その年の大晦日は、父親がアップルパイを焼いてくれ、母と妹と一緒に食べた。例年は大阪にある両親の実家まで泊まりに行くことが多いのだが、父の手料理が食べられる家族4人だけの大晦日もいいなあなんて思っていた。母が、少し体調が悪そうなのが少し心配だったけど。
年が明けると、父が、私と妹を地元のお寺に初詣に連れて行ってくれることになった。父は両手を私と妹に片方ずつ差し出して、ジーパンに数百円入れて出発した。私は父と一緒に外出できることに、地元のお寺の初詣を目当てにホクホクしている人々の熱気に、少し浮かれていた。

バスの中で倒れ、そのまま病院で亡くなった父。私の人生観は変わった

しかし、そのお寺の送迎バスの中で父は倒れた。
いきなり過呼吸みたいになって、あとはあっという間。救急車は同じバスに乗っていた参拝者が呼んでくれたけれど、私たちは子供だからということで乗せてもらえなかった。
知らない人が一緒にタクシーに乗ってくれて、病院に駆けつけたけど死に目には会えなかった。死因は心筋梗塞と後から言われた。
「私のせいだ」
誰も言っていないけど思った。

いつ後ろ指さされて誰か通り魔に刺されて死んでも仕方ない。
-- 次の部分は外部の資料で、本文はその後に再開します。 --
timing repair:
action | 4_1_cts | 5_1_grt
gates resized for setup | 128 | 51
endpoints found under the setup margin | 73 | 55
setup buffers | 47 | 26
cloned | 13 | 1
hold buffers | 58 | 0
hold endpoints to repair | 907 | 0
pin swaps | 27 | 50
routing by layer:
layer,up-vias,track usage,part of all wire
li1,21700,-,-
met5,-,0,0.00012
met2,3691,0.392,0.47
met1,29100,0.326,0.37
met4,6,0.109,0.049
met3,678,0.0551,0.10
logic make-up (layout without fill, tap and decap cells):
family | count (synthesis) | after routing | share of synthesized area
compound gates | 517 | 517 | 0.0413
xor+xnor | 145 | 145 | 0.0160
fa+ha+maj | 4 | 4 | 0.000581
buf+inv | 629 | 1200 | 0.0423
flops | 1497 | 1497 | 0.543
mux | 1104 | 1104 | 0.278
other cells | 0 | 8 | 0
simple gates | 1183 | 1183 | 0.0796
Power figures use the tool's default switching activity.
「様子がおかしい」ともっと早く気づいて、周りに助けを求めていたら。救急車に乗せてくれと子供らしく泣いて喚いて乗せてもらえたら。
私の人生観は変わった。明日死ぬかもしれない。死んでも仕方ない。そう思って生きないと後悔する。父に合わせる顔がない。
勉強を頑張った。早寝早起きして快活に人と接することを心がけた。
そしたら先生が「頑張り屋だ」と褒めてくれた。自分の強みはこれだ。母子家庭でも、関係なく、自分の可能性を見つけて引き出してくれる先生たちに感謝した。
いつの頃からか「学校で働いてみたい」という思いは強くなっていた。

「今死ぬかもなんて、言わないと思います」。その言葉が腑に落ちた

4年前の春。ついこのあいだまで学生だった自分が念願の教員になるという夢を叶えた。不安はもちろんあったけれど、もっと大きい期待感でいっぱいだった。
しかし、実際に働き始めてみると生徒と向き合う時間は想像以上になくて、授業づくり、研修、部活動指導、役員業務、事務作業。追い立てられる毎日で、家に帰った記憶もなく、すぐに次の日の朝が来ているという感覚もあった。

だんだん朝の頭痛がひどくなる日が増えて、手が震えて授業が作れなくなって、学校に行けなくなった。メンタルクリニックを勧められて、適応障害の診断をもらった。
そこで、「父親の死をまだ受け止めきれていないようです」と言われた。
ハッとした。ここまで心のSOSを無視して、体のあらゆるところにガタがきていた。「まだ、若いのだから、考え方の癖は治ります。この先長いですから……」とお医者さんが言った。そんなこと考えたことなかった。

だけど、「今死ぬかもしれないなんて、きっとお父さんは言わないと思いますよ」と言われ、その言葉がやけに腑に落ちた。
お父さん、これからも見守っていてね。